# Advanced Fin Rot. Please Help Me Save My Fish!



## samanthariviere (Dec 19, 2014)

I got Foster by way of my little sister's friend a little over a year and a half ago She was bored with him and trying to starve him to death, and no one else would take him. I've never been a fish person- too stressful; but I was under the impression that bettas are super simple, so I took him on. I put him in a 1.5 gallon tank with a filter and lid but no heater, fed him, changed his tank semi regularly and pretty much let him do his thing. Recently, he got really sluggish and lost his appetite, but I figured it was due to old age rather than disease. About a week ago, he swam past the front of the tank and I realized that I had somehow failed to notice as half of his tail disappeared. Starting tuesday, I started changing his water daily and dosing with AQ salt. I did this for five days, but because it's fairly advanced already, I switched him to Tetracycline on Sunday and stopped dosing with AQ salt. This is supposed to be his last day on the antibiotics, but I forgot to remove the carbon filter for the first few days, and now the water is only faintly tinted yellow and the black edges show no signs of going away. He's a lot more lively and his appetite is back, but I suspect that has more to do with his new heater than the medicine. Should I keep dosing him for a few more days? Try something else? or just stop with the medicine and keep cleaning the water? I'm trying to make up for a severe lack of knowledge in a very short time and this site has been helpful so far, but I'm still worried that my ignorance is going to kill him. Please help me out here. What else should I be doing?

Housing 
What size is your tank? 1.5 gallons
What temperature is your tank? 78(F)
Does your tank have a filter? Yes
Does your tank have an air stone or other type of aeration? No
Is your tank heated? Yes
What tank mates does your betta fish live with? None

Food
What type of food do you feed your betta fish? Aqueon Pellets. Bloodworms (freeze-dried)
How often do you feed your betta fish? Pellets twice a day in small amounts, with one meal skipped every few days. Bloodworms no more than twice a week. 

Maintenance 
How often do you perform a water change? recently, every day. 
What percentage of the water do you change when you perform a water change? 25% (100% with the AQ salt)
What type of additives do you add to the water when you perform a water change? water conditioner

Water Parameters:
Have you tested your water? If so, what are the following parameters?

Ammonia: 0-.25ppm
Nitrite: unknown
Nitrate: unknown
pH: unknown
Hardness: unknown
Alkalinity: unknwon

Symptoms and Treatment
How has your betta fish's appearance changed? severe fin rot. Half his tail is gone. Both front fins affected. Black edges on tail, but not fins. 
How has your betta fish's behavior changed? Sluggish, loss of appetite (both seem to now be better)
When did you start noticing the symptoms? a while ago. 
Have you started treating your fish? If so, how? last tuesday (Dec 9th)
Does your fish have any history of being ill? no
How old is your fish (approximately)? 2 years

Picture is a bit dark, but this is what's going on with him: http://s5.postimg.org/o6ya7oltz/IMG_0689.jpg


----------



## MikeG14 (May 31, 2014)

Hi Samantha,
Sorry we missed your post, I'm running out the door trying to get to work but I'll get the ball rolling for you. Here is some treatment info from lilnaugrim's Fin-Rot vs. Fin Biting thread to hold you over until the cavalry gets here!
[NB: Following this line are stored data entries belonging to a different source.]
==> src/rtl/sar_conv_sequencer.sv <==
// SAR conversion controller: sequencing, averaging, watchdog
// and a single-entry valid/ready result register.
module sar_conv_sequencer
  import sar_conv_sequencer_pkg::*;
#(
  parameter int TIMEOUT_CYC = 31
) (
  input  logic               wb_clk_i,
  input  logic               wb_rst_i,
  input  logic               start,
  input  logic               stop,
  input  logic               continuous,
  input  logic [1:0]         avg_log2,
  input  logic               clr_err,
  input  logic               sar_digital_out,
  input  logic               sar_comp_clk,
  output logic               sar_xrst,
  output logic [BIT_ADC-1:0] result,
  output logic               result_valid,
  input  logic               result_ready,
  output logic               busy,
  output logic               overrun,
  output logic               timeout
);

  localparam int WD_W = $clog2(TIMEOUT_CYC + 1);

  state_t             state, state_d;
  logic               cont_q;
  logic [1:0]         avg_q;
  logic [ACC_W-1:0]   acc, acc_d, acc_sum;
  logic [CNT_W-1:0]   smp, smp_d, smp_inc;
  logic [WD_W-1:0]    wdog, wdog_d;
  logic               issue, to_set;
  logic [BIT_ADC-1:0] issue_val;
  logic               bit_event, word_done;
  logic [BIT_ADC-1:0] word;
  logic               xfer, ovr_set;

  sar_bit_deserializer u_deser (
    .clk       (wb_clk_i),
    .rst       (wb_rst_i),
    .clr       (state == IDLE),
    .en        (state == CONV),
    .comp_clk  (sar_comp_clk),
    .dout      (sar_digital_out),
    .bit_event (bit_event),
    .word      (word),
    .word_done (word_done)
  );

  assign sar_xrst = (state == CONV);
  assign busy     = (state == CONV);
  assign xfer     = result_valid & result_ready;
  assign ovr_set  = issue & result_valid & ~xfer;

  always_comb begin
    state_d   = state;
    acc_d     = acc;
    smp_d     = smp;
    wdog_d    = wdog;
    issue     = 1'b0;
    issue_val = '0;
    to_set    = 1'b0;
    acc_sum   = acc + ACC_W'(word);
    smp_inc   = smp + CNT_W'(1);
    unique case (state)
      IDLE: begin
        acc_d  = '0;
        smp_d  = '0;
        wdog_d = '0;
        if (start) state_d = CONV;
      end
      CONV: begin
        wdog_d = bit_event ? '0 : wdog + WD_W'(1);
        if (word_done) begin
          acc_d = acc_sum;
          smp_d = smp_inc;
        end
        // stop beats a timeout, which beats a completing block
        if (stop) begin
          state_d = IDLE;
        end else if (!bit_event &&
                     wdog == WD_W'(TIMEOUT_CYC - 1)) begin
          to_set  = 1'b1;
          state_d = IDLE;
        end else if (word_done &&
                     smp_inc == avg_count(avg_q)) begin
          issue     = 1'b1;
          issue_val = BIT_ADC'(acc_sum >> avg_q);
          acc_d     = '0;
          smp_d     = '0;
          if (!cont_q) state_d = IDLE;
        end
      end
    endcase
  end

  always_ff @(posedge wb_clk_i or posedge wb_rst_i) begin
    if (wb_rst_i) begin
      state  <= IDLE;
      cont_q <= 1'b0;
      avg_q  <= '0;
      acc    <= '0;
      smp    <= '0;
      wdog   <= '0;
    end else begin
      state <= state_d;
      acc   <= acc_d;
      smp   <= smp_d;
      wdog  <= wdog_d;
      if (state == IDLE && start) begin
        cont_q <= continuous;
        avg_q  <= clamp_avg(avg_log2);
      end
    end
  end

  always_ff @(posedge wb_clk_i or posedge wb_rst_i) begin
    if (wb_rst_i) begin
      result       <= '0;
      result_valid <= 1'b0;
    end else if (issue && (!result_valid || xfer)) begin
      result       <= issue_val;
      result_valid <= 1'b1;
    end else if (xfer) begin
      result_valid <= 1'b0;
    end
  end

  always_ff @(posedge wb_clk_i or posedge wb_rst_i) begin
    if (wb_rst_i) begin
      overrun <= 1'b0;
      timeout <= 1'b0;
    end else begin
      if (ovr_set)      overrun <= 1'b1;
      else if (clr_err) overrun <= 1'b0;
      if (to_set)       timeout <= 1'b1;
      else if (clr_err) timeout <= 1'b0;
    end
  end

endmodule

==> config.mk <==
export PLATFORM = sky130hd
export DESIGN_NAME = sar_conv_sequencer
export DESIGN_NICKNAME = d
export VERILOG_FILES = /design/src/rtl/sar_conv_sequencer_pkg.sv /design/src/rtl/sar_bit_deserializer.sv /design/src/rtl/sar_conv_sequencer.sv
export SDC_FILE = /design/constraint.sdc
export NUM_CORES = 1
export LEC_CHECK = 0
export CORE_MARGIN = 5
export CORE_UTILIZATION = 62
export CTS_CLUSTER_DIAMETER = 80
export DETAILED_ROUTE_END_ITERATION = 16
export PLACE_DENSITY = 0.85
export SETUP_SLACK_MARGIN = 0.5
export SYNTH_ARGS = -nofsm -noshare
export SYNTH_HDL_FRONTEND = slang
export SYNTH_SLANG_ARGS = --single-unit
==> constraint.sdc <==
create_clock -name wb_clk_i -period 6.4 [get_ports wb_clk_i]
set_input_delay 1.6 -clock wb_clk_i [delete_from_list [all_inputs] [get_ports wb_clk_i]]
set_output_delay 1.6 -clock wb_clk_i [all_outputs]
set_load 0.03 [all_outputs]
...Now Fin Rot is different, fin rot happens because water quality declines and an infection sets in the fins. This is a bacterial infection that can infect any fish but fish that live in smaller environments that aren't properly cared for are more susceptible to getting this rot. This will not happen overnight and you will notice a steady decrease in finnage. Fin rot is not only black but comes in a variety of coloration, black is the more common one seen on mostly blue fish from simply the coloration. White, orange, red and yellow fish tend to see reddened edges like they are sore and they recede. And then the fin will look dead and no longer healthy.
Fin rot can set in from the result of fin biting but it doesn't have to have fin biting to set in.
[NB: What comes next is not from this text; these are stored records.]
==> src/flat_wrapper.sv <==
// flat-port wrapper written by rule: the top's interface ports become plain ports
module seq_divider_flat import seq_divider_pkg::*;
#(
  parameter int WIDTH       = 8,
  parameter int SIGNED_MODE = 1
)
  (clk, rst_n, dbg_state, bus_start, bus_dividend, bus_divisor, bus_ready, bus_done, bus_quotient, bus_remainder, bus_div_by_zero, bus_overflow);
  seq_divider_if #(.WIDTH(WIDTH)) bus_i ();
  input  logic clk;
  input  logic rst_n;
  output div_state_e dbg_state;
  input wire logic [$bits(bus_i.start)-1:0] bus_start;
  input wire logic [$bits(bus_i.dividend)-1:0] bus_dividend;
  input wire logic [$bits(bus_i.divisor)-1:0] bus_divisor;
  output wire logic [$bits(bus_i.ready)-1:0] bus_ready;
  output wire logic [$bits(bus_i.done)-1:0] bus_done;
  output wire logic [$bits(bus_i.quotient)-1:0] bus_quotient;
  output wire logic [$bits(bus_i.remainder)-1:0] bus_remainder;
  output wire logic [$bits(bus_i.div_by_zero)-1:0] bus_div_by_zero;
  output wire logic [$bits(bus_i.overflow)-1:0] bus_overflow;
  assign bus_i.start = bus_start;
  assign bus_i.dividend = bus_dividend;
  assign bus_i.divisor = bus_divisor;
  assign bus_ready = bus_i.ready;
  assign bus_done = bus_i.done;
  assign bus_quotient = bus_i.quotient;
  assign bus_remainder = bus_i.remainder;
  assign bus_div_by_zero = bus_i.div_by_zero;
  assign bus_overflow = bus_i.overflow;
  seq_divider #(.WIDTH(WIDTH), .SIGNED_MODE(SIGNED_MODE)) u_core (.clk(clk), .rst_n(rst_n), .bus(bus_i), .dbg_state(dbg_state));
endmodule
==> config.mk <==
export PLATFORM = sky130hd
export DESIGN_NAME = seq_divider_flat
export DESIGN_NICKNAME = d
export VERILOG_FILES = /design/src/rtl/seq_divider_pkg.sv /design/src/rtl/seq_divider_if.sv /design/src/rtl/seq_divider_div_step.sv /design/src/rtl/seq_divider.sv /design/src/flat_wrapper.sv
export SDC_FILE = /design/constraint.sdc
export NUM_CORES = 1
export LEC_CHECK = 0
export CAP_MARGIN = 20
export CORE_UTILIZATION = 47
export DETAILED_ROUTE_END_ITERATION = 8
export PLACE_DENSITY_LB_ADDON = 0.05
export SETUP_SLACK_MARGIN = 0.3
export SYNTH_ARGS = -nofsm -noshare
export SYNTH_HDL_FRONTEND = slang
export SYNTH_SLANG_ARGS = --single-unit
==> constraint.sdc <==
create_clock -name clk -period 3 [get_ports clk]
set_clock_uncertainty 0.15 [all_clocks]
set_input_delay 0.3 -clock clk [delete_from_list [all_inputs] [get_ports clk]]
set_output_delay 0.3 -clock clk [all_outputs]
set_load 0.01 [all_outputs]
Treatment: in most cases you only need to do a few things to help your Betta fight off the infection. First off is to improve your water quality, do frequent water changes through the week to help balance out electrolytes and promote the fish to fight off the infection. A high quality diet will also help out*. Warm, clean water is ideal and if you can get a tannins source that will also help stop the infection.
Many people believe that Aquarium Salt is the key to fighting off the infection; this is indeed false and doesn't do what most people believe it does. What aquarium salt does is balance out electrolytes which is a nice thing but not necessary, and secondly it aggravates the slime coat. This is why when you use AQ salt you often will notice a stringy substance coming off your fish, this is extra slime coat he has produced and is now shedding the old coat he had as the new one comes in. This is effective for helping to get rid of Ich, the old slime coat knocks off the parasite which helps to kill off the parasite.
You will notice that in the two major things that salt does, it does not cure fin rot. What it does do is it can sterilize an open wound. This is helpful when your fish does bite his fins; this creates an open wound on the fin for a day or so until it closes up. Fin Rot is not an open wound, think of it as a nasty scab, you wouldn't pour salt on a scab since it doesn't do anything! Now if you opened that scab, then you can use a saline solution to keep it clean until it heals.
So in most cases of fin rot you can; do frequent water changes, use a tannin source for antibacterial properties and make sure his water is warm (80-84*F).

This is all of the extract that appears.